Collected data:
━━━━━━
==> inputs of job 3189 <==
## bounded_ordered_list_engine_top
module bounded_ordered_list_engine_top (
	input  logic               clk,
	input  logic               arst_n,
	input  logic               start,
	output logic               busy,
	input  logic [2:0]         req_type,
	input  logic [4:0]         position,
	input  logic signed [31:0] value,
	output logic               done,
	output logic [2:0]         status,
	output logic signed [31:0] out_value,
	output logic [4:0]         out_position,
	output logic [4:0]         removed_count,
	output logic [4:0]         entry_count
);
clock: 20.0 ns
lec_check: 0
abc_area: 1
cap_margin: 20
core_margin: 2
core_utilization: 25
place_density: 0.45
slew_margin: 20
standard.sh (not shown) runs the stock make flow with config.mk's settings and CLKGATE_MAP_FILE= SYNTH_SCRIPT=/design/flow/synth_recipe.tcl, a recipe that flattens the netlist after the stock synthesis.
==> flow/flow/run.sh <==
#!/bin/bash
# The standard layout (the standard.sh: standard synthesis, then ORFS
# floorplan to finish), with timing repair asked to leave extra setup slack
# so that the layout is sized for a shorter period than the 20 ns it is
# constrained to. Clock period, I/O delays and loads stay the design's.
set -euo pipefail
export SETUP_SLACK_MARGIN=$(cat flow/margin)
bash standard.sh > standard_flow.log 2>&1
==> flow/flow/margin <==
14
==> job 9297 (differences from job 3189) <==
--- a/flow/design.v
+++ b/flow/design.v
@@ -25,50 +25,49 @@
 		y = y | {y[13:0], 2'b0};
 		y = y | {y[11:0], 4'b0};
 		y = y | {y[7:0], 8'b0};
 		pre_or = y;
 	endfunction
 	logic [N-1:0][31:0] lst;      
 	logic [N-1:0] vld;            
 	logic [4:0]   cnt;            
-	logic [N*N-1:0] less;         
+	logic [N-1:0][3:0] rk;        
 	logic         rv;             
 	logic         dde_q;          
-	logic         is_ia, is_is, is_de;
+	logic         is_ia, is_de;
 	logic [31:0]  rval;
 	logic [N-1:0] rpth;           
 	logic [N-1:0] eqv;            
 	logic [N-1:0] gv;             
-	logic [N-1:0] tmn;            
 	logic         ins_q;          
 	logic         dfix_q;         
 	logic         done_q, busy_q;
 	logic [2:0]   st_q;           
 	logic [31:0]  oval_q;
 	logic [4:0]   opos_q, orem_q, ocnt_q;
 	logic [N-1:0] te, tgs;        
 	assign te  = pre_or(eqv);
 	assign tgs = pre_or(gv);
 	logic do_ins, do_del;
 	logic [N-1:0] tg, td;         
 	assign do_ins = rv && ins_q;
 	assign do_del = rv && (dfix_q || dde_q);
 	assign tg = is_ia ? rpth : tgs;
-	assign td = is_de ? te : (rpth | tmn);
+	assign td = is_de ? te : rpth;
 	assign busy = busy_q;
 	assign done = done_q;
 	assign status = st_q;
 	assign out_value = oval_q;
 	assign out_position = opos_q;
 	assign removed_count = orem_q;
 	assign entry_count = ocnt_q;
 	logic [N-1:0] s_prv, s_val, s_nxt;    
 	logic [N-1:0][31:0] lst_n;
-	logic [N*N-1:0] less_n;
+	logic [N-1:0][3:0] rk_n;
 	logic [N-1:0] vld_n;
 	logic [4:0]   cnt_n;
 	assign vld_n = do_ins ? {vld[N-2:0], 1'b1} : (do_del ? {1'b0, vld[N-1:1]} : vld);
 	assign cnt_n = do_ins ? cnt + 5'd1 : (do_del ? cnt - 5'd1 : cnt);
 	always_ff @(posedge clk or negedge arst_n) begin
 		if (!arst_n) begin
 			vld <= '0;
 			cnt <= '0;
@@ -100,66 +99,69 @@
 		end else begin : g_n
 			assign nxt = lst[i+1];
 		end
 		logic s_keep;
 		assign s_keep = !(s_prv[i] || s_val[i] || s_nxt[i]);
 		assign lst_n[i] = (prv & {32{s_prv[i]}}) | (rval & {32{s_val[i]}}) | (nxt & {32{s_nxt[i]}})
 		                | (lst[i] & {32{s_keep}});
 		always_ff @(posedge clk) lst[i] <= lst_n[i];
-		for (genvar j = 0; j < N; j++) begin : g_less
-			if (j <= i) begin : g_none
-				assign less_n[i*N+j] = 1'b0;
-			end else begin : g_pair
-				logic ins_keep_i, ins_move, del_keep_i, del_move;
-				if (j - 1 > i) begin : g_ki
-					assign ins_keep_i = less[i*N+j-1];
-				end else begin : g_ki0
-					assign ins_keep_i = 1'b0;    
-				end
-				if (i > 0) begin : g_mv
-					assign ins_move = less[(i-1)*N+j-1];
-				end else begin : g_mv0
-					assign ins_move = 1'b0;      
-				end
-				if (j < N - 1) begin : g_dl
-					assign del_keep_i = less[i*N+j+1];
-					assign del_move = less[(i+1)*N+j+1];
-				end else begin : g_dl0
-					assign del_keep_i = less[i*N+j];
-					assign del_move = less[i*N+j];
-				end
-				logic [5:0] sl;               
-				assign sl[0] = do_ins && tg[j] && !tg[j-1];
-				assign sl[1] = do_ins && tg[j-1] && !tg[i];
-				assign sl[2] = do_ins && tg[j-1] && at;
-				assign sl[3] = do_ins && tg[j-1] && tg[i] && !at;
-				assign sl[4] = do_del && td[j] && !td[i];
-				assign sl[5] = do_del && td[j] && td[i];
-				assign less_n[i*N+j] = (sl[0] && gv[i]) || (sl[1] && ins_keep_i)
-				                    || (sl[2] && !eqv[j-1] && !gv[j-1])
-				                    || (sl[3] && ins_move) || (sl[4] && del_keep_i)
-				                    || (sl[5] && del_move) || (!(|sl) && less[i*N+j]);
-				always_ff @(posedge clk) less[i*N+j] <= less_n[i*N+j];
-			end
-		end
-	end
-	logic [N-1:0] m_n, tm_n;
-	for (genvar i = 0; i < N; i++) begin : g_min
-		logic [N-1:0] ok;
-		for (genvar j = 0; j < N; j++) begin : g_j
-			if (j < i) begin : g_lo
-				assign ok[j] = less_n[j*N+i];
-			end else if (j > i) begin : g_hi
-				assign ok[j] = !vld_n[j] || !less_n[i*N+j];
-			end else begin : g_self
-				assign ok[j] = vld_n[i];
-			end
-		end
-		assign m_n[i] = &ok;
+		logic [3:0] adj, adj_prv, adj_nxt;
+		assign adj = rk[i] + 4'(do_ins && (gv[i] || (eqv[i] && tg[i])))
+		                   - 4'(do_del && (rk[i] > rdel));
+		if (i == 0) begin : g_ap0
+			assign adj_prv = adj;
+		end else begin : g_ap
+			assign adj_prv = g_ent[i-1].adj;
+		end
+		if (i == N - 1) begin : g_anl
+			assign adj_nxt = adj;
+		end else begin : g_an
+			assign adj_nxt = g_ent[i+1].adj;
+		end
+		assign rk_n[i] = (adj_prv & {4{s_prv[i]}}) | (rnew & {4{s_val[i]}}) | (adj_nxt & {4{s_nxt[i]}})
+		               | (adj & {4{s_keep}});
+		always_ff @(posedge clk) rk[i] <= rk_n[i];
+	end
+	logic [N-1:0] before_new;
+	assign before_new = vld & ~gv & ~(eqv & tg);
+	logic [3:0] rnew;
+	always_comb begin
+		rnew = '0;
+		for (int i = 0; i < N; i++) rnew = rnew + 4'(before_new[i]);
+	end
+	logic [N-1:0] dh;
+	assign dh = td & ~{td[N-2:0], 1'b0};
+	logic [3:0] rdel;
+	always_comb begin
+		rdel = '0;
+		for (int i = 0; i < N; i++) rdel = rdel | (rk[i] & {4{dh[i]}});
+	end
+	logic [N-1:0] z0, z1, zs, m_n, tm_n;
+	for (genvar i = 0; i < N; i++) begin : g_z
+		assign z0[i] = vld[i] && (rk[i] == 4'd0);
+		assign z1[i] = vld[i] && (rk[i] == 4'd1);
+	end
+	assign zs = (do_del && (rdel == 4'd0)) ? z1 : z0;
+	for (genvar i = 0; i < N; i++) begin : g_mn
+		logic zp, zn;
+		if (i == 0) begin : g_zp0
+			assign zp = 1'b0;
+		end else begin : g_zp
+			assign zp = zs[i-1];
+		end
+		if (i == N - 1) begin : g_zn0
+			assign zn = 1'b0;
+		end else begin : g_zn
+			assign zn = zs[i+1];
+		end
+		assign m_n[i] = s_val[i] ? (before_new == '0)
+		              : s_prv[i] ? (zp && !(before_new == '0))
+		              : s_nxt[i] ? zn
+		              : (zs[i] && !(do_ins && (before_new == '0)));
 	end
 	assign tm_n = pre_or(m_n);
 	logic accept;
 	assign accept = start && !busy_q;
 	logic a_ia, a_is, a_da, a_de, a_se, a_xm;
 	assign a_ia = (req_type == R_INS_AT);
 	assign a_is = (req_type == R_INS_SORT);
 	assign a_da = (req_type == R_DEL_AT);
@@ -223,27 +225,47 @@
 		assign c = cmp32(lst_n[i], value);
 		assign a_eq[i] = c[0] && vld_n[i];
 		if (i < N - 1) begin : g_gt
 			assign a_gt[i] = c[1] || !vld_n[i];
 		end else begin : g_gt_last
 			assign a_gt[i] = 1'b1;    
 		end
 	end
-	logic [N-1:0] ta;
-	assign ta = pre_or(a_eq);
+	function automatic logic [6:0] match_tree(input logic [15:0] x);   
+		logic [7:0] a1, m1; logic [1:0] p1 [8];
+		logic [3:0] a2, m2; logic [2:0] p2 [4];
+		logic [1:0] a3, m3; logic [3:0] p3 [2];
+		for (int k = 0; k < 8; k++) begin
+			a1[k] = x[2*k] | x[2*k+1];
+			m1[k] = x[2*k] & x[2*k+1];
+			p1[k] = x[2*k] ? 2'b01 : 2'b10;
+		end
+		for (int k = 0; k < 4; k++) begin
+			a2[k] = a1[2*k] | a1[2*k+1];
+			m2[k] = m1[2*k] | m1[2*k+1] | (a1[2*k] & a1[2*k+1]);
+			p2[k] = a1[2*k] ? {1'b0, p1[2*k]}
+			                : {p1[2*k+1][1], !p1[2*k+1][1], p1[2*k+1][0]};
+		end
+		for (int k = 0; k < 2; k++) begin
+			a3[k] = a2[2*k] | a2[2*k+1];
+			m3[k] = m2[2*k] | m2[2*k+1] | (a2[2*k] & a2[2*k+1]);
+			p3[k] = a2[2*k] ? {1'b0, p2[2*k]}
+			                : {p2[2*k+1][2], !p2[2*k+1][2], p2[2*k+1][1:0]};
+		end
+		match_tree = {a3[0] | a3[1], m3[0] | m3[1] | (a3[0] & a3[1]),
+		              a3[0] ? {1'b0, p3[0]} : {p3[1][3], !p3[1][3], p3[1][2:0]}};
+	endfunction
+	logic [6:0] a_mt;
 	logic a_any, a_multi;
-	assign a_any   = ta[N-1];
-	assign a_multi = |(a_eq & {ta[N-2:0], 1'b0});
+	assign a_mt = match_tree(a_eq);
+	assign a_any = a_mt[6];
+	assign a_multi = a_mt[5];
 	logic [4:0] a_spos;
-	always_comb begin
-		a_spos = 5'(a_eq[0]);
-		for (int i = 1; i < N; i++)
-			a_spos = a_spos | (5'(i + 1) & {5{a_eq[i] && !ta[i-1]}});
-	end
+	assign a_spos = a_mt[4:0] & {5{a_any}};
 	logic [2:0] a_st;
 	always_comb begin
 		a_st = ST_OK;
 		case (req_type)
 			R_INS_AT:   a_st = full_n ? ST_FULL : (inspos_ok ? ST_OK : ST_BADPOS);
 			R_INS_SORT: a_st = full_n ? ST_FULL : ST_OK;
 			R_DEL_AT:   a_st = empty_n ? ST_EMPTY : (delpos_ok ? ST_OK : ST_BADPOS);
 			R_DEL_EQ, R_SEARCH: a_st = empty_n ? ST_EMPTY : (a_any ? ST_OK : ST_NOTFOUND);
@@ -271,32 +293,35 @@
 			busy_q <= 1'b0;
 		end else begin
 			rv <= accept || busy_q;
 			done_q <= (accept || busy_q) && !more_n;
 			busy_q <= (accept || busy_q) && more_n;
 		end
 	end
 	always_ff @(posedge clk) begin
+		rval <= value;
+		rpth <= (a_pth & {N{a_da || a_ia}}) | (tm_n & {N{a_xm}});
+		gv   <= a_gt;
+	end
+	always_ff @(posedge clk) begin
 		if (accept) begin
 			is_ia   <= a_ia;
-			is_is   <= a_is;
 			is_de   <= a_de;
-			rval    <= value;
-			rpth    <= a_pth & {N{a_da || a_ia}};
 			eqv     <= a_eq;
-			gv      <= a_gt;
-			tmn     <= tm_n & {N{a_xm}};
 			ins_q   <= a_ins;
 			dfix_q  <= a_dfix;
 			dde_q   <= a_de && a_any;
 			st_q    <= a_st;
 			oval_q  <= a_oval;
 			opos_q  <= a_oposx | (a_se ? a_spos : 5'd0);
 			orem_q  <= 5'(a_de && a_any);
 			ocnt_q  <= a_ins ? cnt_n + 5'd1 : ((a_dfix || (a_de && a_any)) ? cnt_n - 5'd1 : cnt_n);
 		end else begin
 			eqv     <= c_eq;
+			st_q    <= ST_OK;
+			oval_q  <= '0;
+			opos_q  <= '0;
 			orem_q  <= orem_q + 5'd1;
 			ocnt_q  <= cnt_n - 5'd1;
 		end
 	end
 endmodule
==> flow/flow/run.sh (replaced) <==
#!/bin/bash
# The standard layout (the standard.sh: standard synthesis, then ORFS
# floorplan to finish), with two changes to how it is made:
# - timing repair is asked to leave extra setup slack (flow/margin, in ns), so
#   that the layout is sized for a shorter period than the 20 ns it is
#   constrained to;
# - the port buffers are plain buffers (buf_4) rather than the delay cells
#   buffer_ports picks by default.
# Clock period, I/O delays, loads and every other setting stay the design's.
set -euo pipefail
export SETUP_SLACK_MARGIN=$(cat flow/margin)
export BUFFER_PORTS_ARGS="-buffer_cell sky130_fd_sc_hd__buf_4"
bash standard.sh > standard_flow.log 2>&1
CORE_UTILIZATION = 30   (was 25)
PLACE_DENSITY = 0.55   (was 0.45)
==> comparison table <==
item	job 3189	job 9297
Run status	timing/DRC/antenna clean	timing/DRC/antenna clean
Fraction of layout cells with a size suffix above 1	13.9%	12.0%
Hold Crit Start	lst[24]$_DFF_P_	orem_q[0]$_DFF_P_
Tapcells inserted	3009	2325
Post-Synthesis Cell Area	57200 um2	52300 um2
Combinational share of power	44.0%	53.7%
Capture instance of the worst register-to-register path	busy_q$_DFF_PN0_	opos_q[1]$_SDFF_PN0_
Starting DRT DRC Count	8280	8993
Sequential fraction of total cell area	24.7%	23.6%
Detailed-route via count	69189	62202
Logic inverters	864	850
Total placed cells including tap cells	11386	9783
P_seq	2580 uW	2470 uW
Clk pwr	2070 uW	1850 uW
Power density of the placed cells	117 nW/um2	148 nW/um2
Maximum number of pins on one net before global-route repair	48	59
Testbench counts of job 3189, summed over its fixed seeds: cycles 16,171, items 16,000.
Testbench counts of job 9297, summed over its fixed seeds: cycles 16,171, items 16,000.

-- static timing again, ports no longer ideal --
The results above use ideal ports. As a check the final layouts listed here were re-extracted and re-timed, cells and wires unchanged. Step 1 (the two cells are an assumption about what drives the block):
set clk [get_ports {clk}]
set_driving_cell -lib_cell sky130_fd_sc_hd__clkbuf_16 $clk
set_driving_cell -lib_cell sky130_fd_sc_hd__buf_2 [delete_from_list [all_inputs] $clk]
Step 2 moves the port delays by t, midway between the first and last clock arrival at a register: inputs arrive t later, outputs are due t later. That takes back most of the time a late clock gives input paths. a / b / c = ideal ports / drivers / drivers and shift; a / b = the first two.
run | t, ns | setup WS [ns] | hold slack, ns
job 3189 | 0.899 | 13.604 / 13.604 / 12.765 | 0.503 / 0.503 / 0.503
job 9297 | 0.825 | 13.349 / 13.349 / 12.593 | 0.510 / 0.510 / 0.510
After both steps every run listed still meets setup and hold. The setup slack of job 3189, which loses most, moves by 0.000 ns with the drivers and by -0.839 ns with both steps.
━━━━━━
• **WORK REQUIRED**:
Give back the records word for word. Start at the first line, end at the line containing "slew_margin: 20", and include both.

• **ANSWER TO THE EXERCISE**:
==> inputs of job 3189 <==
## bounded_ordered_list_engine_top
module bounded_ordered_list_engine_top (
	input  logic               clk,
	input  logic               arst_n,
	input  logic               start,
	output logic               busy,
	input  logic [2:0]         req_type,
	input  logic [4:0]         position,
	input  logic signed [31:0] value,
	output logic               done,
	output logic [2:0]         status,
	output logic signed [31:0] out_value,
	output logic [4:0]         out_position,
	output logic [4:0]         removed_count,
	output logic [4:0]         entry_count
);
clock: 20.0 ns
lec_check: 0
abc_area: 1
cap_margin: 20
core_margin: 2
core_utilization: 25
place_density: 0.45
slew_margin: 20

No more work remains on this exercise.